# Exercise objective:
Word for word, reproduce each of the entries.

# Collected data entries:

....................

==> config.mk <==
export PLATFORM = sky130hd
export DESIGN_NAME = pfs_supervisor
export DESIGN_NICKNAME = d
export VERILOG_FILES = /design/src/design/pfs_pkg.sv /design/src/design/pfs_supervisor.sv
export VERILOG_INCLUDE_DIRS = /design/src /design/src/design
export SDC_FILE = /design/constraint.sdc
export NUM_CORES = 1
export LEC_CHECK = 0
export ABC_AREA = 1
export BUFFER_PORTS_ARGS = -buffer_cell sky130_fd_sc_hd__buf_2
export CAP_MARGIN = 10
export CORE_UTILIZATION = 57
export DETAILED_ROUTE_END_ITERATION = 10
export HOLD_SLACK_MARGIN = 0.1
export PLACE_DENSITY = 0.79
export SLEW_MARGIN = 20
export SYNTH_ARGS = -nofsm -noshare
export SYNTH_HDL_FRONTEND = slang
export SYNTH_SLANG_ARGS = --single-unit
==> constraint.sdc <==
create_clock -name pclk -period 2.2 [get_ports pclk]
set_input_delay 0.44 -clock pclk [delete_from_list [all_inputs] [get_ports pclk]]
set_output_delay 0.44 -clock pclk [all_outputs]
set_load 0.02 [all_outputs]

....................

# Solution:
==> config.mk <==
export PLATFORM = sky130hd
export DESIGN_NAME = pfs_supervisor
export DESIGN_NICKNAME = d
export VERILOG_FILES = /design/src/design/pfs_pkg.sv /design/src/design/pfs_supervisor.sv
export VERILOG_INCLUDE_DIRS = /design/src /design/src/design
export SDC_FILE = /design/constraint.sdc
export NUM_CORES = 1
export LEC_CHECK = 0
export ABC_AREA = 1
export BUFFER_PORTS_ARGS = -buffer_cell sky130_fd_sc_hd__buf_2
export CAP_MARGIN = 10
export CORE_UTILIZATION = 57
export DETAILED_ROUTE_END_ITERATION = 10
export HOLD_SLACK_MARGIN = 0.1
export PLACE_DENSITY = 0.79
export SLEW_MARGIN = 20
export SYNTH_ARGS = -nofsm -noshare
export SYNTH_HDL_FRONTEND = slang
export SYNTH_SLANG_ARGS = --single-unit
==> constraint.sdc <==
create_clock -name pclk -period 2.2 [get_ports pclk]
set_input_delay 0.44 -clock pclk [delete_from_list [all_inputs] [get_ports pclk]]
set_output_delay 0.44 -clock pclk [all_outputs]
set_load 0.02 [all_outputs]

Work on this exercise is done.